_PROBLEM STATEMENT:_
I need each line of the entries below that includes the string "Mean".

Start of Block

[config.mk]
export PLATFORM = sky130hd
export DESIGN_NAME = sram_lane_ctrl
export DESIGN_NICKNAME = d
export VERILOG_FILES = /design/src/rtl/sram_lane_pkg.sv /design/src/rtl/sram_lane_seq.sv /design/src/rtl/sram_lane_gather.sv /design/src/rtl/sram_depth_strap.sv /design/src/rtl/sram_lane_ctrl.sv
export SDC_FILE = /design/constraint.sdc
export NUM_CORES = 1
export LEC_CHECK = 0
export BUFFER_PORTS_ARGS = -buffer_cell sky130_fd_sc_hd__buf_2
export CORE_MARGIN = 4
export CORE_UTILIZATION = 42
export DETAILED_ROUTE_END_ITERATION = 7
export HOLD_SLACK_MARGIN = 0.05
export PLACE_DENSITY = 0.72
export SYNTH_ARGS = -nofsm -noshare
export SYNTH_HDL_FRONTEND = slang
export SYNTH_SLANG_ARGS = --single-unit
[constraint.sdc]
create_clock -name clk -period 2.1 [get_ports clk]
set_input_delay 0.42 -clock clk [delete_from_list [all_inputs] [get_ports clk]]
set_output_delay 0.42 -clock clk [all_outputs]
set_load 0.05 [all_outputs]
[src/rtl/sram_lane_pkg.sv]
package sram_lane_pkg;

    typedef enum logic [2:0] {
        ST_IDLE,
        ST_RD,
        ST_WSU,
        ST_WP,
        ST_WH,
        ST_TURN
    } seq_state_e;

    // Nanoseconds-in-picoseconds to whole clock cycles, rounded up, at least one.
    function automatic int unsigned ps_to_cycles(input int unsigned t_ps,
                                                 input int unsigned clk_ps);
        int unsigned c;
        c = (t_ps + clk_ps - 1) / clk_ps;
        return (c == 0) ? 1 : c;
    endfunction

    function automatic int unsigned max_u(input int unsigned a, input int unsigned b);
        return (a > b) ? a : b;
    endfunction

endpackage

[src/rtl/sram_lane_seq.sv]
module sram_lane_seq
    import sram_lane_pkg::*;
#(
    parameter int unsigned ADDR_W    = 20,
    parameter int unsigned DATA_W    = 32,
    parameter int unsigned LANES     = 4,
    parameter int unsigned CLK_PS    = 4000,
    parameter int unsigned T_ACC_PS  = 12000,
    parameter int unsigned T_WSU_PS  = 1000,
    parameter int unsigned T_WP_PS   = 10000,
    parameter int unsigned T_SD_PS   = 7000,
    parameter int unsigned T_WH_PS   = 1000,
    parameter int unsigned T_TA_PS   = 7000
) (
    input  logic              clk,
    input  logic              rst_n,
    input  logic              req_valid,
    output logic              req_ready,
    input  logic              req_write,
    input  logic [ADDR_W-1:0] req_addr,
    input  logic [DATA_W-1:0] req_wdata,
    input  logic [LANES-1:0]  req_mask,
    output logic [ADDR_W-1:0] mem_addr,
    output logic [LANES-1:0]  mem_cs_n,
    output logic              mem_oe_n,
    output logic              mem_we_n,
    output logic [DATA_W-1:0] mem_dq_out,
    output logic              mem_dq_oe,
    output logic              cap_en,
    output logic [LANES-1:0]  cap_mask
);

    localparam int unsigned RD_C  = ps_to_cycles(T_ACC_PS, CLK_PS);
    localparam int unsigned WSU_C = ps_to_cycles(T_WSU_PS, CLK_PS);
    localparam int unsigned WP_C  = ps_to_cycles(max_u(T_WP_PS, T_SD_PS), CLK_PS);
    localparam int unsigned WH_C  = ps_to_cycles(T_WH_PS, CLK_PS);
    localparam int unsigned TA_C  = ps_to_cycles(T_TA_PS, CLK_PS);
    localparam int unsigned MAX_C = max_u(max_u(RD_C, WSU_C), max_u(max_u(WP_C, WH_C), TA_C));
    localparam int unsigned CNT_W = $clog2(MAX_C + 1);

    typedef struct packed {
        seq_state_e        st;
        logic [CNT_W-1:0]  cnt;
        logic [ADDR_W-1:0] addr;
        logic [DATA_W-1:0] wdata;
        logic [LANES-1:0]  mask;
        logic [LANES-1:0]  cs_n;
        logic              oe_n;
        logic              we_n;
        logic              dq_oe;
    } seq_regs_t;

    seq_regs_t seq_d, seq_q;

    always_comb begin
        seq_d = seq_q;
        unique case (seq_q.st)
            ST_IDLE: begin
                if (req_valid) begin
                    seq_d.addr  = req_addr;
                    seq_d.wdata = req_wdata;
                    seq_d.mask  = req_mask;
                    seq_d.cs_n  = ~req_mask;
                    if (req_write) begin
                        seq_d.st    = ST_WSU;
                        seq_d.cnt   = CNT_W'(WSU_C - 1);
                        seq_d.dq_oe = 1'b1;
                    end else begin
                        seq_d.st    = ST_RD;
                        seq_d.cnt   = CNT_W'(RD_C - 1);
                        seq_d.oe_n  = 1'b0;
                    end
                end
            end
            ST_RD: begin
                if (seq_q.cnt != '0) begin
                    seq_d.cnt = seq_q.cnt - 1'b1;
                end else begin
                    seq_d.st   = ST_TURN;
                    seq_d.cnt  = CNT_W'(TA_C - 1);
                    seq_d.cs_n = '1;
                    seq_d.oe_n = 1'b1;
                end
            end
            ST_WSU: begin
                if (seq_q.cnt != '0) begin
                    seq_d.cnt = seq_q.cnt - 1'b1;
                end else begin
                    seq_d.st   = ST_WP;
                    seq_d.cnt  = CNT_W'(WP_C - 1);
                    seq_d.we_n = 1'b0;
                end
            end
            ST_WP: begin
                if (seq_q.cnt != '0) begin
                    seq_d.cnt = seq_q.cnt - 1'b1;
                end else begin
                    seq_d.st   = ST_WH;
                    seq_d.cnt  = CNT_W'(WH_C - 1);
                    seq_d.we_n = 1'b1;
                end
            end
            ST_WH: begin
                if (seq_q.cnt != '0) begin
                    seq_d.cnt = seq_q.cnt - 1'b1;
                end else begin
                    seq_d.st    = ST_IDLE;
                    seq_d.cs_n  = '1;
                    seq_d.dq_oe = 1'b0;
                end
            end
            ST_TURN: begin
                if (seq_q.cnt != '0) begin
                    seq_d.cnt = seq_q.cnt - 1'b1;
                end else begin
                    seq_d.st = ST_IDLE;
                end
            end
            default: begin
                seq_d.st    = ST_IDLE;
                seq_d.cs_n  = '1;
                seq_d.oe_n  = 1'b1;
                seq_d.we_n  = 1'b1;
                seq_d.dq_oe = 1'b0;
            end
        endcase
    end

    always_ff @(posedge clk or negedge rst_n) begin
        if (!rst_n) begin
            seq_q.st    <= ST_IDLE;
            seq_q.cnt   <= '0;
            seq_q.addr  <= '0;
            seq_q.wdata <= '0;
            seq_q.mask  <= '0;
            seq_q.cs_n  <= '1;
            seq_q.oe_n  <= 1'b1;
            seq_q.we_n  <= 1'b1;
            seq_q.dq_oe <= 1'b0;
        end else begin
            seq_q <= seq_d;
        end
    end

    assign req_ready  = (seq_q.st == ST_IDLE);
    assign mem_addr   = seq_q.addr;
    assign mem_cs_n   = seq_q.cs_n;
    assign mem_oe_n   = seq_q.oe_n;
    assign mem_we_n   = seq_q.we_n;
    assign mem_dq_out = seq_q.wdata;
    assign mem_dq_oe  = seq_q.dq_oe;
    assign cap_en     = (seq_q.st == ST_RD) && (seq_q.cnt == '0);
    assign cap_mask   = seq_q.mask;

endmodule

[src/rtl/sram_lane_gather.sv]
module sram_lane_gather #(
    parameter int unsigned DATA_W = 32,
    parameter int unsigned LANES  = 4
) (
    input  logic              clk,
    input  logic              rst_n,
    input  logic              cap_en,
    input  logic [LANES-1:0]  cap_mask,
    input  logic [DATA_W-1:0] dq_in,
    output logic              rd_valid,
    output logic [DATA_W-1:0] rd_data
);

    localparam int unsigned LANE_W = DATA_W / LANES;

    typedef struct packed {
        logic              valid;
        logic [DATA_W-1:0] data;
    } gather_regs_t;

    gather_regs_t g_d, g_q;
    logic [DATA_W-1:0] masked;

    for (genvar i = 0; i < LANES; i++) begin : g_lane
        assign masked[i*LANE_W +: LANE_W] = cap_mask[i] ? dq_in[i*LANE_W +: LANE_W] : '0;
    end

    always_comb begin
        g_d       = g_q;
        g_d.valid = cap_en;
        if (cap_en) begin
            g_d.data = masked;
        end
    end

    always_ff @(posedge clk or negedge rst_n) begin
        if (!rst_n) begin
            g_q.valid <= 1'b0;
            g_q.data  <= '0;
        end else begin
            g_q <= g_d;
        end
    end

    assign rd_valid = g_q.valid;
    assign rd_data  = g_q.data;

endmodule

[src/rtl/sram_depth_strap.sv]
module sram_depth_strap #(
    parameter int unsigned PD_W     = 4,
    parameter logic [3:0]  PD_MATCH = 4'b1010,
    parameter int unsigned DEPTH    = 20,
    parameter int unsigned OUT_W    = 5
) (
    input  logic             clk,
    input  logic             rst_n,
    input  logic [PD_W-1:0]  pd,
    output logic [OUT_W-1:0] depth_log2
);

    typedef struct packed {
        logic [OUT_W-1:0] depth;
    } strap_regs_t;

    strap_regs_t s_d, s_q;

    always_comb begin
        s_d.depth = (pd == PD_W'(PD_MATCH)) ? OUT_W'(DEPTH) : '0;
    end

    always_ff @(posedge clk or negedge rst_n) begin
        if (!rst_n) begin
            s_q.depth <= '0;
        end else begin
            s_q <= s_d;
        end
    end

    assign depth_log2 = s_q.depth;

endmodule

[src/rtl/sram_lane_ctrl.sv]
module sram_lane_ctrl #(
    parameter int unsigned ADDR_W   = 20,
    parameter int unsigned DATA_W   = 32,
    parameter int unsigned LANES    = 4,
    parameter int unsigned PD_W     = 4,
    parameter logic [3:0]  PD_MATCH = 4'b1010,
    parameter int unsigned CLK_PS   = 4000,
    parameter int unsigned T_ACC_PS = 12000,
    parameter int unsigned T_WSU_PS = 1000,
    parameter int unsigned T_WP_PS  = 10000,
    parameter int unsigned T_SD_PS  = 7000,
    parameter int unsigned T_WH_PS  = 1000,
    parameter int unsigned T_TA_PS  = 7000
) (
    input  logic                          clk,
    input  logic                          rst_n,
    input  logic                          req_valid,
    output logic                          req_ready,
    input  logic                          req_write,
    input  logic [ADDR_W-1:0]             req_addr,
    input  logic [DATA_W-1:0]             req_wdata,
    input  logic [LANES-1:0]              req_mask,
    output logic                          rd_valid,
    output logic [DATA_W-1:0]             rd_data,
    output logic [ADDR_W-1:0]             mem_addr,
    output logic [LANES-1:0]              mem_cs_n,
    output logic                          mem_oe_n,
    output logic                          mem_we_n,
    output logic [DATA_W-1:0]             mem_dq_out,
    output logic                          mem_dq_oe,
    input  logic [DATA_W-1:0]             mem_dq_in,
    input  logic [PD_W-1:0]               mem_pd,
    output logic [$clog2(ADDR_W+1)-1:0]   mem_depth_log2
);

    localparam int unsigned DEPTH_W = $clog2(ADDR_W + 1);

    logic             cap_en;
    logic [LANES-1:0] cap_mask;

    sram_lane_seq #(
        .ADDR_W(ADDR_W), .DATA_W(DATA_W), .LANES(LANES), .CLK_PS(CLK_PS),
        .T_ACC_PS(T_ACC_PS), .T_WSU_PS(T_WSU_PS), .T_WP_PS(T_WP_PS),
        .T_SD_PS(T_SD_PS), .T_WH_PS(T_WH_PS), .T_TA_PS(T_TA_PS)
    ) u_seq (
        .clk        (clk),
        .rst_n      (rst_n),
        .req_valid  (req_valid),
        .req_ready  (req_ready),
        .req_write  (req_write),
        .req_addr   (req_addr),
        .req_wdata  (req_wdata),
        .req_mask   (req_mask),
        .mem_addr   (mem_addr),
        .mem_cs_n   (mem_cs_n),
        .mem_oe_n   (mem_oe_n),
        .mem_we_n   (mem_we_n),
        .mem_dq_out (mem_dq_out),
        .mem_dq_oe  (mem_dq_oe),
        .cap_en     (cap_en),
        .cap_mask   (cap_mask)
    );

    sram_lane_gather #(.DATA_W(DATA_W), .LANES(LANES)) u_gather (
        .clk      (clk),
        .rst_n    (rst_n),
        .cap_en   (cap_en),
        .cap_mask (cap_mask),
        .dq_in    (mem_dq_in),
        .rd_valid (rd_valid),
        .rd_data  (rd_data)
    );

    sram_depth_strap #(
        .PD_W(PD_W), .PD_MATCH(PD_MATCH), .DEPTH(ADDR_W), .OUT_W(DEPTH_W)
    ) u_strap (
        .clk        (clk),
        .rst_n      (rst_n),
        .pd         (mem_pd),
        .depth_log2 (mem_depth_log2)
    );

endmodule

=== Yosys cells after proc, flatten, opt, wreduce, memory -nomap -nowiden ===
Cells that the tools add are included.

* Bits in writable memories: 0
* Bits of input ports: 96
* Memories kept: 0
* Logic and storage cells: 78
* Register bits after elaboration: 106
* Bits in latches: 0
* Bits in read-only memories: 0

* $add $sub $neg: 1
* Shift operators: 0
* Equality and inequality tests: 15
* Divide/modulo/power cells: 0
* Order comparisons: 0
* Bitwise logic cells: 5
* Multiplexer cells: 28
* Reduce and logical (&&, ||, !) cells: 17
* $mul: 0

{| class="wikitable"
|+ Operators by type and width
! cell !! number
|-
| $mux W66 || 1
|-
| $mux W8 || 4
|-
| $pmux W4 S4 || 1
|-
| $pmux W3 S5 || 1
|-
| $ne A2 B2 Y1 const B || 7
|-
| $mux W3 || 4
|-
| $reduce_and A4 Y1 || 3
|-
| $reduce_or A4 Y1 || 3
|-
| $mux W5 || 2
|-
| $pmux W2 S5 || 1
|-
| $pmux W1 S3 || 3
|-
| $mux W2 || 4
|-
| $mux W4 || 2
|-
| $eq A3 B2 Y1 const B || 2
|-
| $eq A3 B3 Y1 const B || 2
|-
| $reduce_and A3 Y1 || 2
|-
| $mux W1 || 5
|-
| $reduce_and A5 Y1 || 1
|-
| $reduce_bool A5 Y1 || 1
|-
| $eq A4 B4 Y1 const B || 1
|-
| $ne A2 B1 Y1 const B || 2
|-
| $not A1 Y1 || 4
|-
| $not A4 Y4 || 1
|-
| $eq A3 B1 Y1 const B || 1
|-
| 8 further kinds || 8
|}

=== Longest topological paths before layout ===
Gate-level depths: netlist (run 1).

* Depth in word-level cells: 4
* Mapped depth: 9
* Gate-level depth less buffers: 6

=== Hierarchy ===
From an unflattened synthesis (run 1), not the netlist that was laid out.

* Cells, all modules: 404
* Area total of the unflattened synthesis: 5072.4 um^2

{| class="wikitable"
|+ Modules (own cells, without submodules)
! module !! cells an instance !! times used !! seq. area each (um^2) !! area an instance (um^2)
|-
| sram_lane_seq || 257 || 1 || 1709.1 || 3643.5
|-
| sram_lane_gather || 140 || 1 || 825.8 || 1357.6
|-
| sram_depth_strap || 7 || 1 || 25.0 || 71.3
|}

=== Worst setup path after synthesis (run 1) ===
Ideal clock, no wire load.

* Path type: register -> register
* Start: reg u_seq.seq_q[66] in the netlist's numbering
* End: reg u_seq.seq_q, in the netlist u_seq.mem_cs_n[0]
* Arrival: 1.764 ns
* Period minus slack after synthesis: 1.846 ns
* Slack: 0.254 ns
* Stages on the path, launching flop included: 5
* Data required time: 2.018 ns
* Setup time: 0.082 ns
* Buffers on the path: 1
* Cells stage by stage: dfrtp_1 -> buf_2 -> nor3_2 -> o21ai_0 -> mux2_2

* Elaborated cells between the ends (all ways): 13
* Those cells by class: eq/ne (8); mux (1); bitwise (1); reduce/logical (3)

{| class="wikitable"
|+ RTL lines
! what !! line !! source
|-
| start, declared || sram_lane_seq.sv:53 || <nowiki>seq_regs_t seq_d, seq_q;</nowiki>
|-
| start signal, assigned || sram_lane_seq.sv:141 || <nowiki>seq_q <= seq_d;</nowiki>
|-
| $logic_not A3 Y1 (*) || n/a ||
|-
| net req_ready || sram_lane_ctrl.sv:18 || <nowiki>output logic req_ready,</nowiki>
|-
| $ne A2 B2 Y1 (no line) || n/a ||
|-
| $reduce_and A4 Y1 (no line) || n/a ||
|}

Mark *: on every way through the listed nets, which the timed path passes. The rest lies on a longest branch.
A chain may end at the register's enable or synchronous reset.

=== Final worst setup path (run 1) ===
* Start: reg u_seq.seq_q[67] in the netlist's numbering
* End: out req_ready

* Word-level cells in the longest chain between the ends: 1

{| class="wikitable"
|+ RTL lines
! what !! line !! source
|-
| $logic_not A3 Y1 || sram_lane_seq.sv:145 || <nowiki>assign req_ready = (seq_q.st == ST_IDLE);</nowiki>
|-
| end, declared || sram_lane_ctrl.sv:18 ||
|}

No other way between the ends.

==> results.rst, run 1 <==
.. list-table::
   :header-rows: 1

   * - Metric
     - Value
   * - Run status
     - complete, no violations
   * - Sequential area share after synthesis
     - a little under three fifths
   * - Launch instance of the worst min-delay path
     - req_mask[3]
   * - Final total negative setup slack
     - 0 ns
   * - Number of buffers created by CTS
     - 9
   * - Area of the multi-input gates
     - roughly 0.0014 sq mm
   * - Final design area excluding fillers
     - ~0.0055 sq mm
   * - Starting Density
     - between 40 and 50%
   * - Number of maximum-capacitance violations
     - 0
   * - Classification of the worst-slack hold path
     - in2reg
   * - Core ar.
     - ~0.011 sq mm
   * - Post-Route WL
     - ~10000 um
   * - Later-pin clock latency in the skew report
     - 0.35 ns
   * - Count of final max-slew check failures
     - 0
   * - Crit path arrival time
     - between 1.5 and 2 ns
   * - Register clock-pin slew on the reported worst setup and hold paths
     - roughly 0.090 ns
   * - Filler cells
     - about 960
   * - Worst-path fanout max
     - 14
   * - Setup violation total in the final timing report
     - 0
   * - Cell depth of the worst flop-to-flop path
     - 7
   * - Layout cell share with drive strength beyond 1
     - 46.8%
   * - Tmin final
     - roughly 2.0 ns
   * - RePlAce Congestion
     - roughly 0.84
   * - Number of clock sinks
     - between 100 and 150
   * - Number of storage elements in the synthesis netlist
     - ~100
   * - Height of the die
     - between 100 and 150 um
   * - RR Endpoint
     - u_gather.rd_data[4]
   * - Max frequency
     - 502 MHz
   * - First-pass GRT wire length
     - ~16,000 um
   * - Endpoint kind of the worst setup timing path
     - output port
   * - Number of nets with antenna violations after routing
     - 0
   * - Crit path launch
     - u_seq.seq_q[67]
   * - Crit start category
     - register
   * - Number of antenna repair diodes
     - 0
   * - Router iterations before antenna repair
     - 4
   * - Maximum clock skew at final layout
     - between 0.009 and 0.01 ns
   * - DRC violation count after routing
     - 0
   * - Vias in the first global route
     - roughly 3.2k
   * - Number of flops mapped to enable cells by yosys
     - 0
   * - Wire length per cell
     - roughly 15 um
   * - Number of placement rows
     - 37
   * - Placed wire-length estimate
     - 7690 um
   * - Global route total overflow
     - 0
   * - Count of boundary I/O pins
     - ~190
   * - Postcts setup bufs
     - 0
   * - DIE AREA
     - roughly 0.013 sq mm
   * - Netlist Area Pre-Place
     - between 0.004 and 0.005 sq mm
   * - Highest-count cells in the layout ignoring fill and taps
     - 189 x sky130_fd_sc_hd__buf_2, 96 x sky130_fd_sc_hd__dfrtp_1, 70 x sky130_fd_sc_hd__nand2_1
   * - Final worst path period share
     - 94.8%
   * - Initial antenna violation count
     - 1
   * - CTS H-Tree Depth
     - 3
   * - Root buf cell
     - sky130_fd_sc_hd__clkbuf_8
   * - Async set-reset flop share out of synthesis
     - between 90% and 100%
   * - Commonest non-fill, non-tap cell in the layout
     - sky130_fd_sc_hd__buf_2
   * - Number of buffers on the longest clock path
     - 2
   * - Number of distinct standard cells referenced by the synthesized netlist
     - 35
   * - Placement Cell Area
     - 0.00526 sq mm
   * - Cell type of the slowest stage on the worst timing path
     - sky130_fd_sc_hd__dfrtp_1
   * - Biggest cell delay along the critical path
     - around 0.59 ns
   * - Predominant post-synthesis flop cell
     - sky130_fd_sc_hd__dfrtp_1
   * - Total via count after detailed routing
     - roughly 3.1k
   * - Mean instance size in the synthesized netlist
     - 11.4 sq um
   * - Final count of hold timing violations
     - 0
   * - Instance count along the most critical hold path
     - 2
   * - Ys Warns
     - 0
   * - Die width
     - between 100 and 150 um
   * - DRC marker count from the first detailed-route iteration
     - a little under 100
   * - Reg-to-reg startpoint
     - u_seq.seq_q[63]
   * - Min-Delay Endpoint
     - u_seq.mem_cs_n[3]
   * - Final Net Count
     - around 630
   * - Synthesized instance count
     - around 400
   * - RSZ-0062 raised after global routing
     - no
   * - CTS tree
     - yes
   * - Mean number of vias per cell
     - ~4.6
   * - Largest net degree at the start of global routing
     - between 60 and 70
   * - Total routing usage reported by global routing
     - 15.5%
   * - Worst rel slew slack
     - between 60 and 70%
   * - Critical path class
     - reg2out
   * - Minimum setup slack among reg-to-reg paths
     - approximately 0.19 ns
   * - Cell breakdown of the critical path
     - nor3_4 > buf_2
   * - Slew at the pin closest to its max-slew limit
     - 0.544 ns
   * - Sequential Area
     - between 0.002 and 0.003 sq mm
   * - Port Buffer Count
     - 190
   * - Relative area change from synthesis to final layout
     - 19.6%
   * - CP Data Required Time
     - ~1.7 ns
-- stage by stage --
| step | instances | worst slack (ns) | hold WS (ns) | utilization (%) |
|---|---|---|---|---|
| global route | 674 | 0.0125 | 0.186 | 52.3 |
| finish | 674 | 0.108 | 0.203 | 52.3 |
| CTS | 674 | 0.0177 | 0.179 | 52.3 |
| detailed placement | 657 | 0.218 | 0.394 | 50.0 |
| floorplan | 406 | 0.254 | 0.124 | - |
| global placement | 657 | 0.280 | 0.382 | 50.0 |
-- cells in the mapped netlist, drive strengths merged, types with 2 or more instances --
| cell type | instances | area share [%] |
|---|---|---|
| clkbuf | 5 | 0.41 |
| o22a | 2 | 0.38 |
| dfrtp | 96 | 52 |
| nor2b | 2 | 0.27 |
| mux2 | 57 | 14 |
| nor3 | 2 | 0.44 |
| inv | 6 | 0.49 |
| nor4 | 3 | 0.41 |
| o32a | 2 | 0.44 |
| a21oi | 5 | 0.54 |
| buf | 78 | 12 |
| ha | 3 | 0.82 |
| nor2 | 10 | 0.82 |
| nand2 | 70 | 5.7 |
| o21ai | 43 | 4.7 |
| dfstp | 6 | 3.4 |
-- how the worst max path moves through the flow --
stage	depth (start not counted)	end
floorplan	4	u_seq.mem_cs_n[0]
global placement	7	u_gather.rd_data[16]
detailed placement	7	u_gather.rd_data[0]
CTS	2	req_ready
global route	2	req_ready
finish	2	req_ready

End of Block
Start of Block

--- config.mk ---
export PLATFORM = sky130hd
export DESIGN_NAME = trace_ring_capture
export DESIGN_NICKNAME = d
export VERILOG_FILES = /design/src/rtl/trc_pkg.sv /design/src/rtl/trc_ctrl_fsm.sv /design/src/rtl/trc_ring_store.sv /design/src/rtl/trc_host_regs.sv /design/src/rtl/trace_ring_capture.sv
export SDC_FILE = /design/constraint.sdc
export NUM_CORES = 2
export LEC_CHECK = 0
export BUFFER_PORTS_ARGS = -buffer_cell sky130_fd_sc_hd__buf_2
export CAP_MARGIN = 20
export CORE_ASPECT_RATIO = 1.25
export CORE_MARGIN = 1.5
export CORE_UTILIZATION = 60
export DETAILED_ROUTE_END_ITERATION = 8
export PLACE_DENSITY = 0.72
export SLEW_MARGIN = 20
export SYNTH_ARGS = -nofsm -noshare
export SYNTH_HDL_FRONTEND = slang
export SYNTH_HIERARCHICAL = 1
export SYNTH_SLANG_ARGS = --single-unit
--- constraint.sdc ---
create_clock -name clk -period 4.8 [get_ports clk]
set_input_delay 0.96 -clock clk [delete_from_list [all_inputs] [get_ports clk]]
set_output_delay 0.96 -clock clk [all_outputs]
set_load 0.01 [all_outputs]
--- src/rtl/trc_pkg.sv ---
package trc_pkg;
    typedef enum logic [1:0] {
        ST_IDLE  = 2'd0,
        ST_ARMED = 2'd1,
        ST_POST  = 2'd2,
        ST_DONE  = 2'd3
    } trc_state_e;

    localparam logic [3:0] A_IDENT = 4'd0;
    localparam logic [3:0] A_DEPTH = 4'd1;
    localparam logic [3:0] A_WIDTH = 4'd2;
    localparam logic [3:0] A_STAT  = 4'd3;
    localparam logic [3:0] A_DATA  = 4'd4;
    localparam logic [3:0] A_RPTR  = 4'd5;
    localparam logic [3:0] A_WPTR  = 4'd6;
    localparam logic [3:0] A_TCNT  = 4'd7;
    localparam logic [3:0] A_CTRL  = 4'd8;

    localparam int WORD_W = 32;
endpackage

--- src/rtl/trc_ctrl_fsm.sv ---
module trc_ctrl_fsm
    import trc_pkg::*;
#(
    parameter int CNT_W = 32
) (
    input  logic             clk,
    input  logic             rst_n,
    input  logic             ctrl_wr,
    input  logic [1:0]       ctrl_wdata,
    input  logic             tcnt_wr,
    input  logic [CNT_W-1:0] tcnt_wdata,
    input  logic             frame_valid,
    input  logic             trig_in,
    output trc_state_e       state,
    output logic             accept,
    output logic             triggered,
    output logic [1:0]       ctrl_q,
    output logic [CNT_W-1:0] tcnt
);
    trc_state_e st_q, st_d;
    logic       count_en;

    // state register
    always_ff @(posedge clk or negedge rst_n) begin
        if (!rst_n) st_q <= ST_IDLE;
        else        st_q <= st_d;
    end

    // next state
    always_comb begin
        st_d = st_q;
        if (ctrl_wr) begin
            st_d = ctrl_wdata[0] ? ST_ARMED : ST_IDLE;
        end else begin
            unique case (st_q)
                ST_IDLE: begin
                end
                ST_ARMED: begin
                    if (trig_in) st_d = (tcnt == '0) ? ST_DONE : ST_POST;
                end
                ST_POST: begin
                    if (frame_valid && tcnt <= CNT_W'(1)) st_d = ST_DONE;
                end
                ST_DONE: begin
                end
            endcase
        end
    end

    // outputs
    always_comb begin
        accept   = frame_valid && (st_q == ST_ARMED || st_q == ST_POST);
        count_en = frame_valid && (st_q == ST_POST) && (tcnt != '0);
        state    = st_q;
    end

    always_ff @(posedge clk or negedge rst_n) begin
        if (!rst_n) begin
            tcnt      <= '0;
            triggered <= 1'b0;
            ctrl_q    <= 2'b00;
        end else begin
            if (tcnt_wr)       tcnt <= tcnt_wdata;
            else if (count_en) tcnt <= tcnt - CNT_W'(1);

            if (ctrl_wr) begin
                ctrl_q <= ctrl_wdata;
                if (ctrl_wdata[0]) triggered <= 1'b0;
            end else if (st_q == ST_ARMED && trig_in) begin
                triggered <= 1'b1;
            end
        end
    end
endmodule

End of Block

_RESULT:_
   * - Mean instance size in the synthesized netlist
   * - Mean number of vias per cell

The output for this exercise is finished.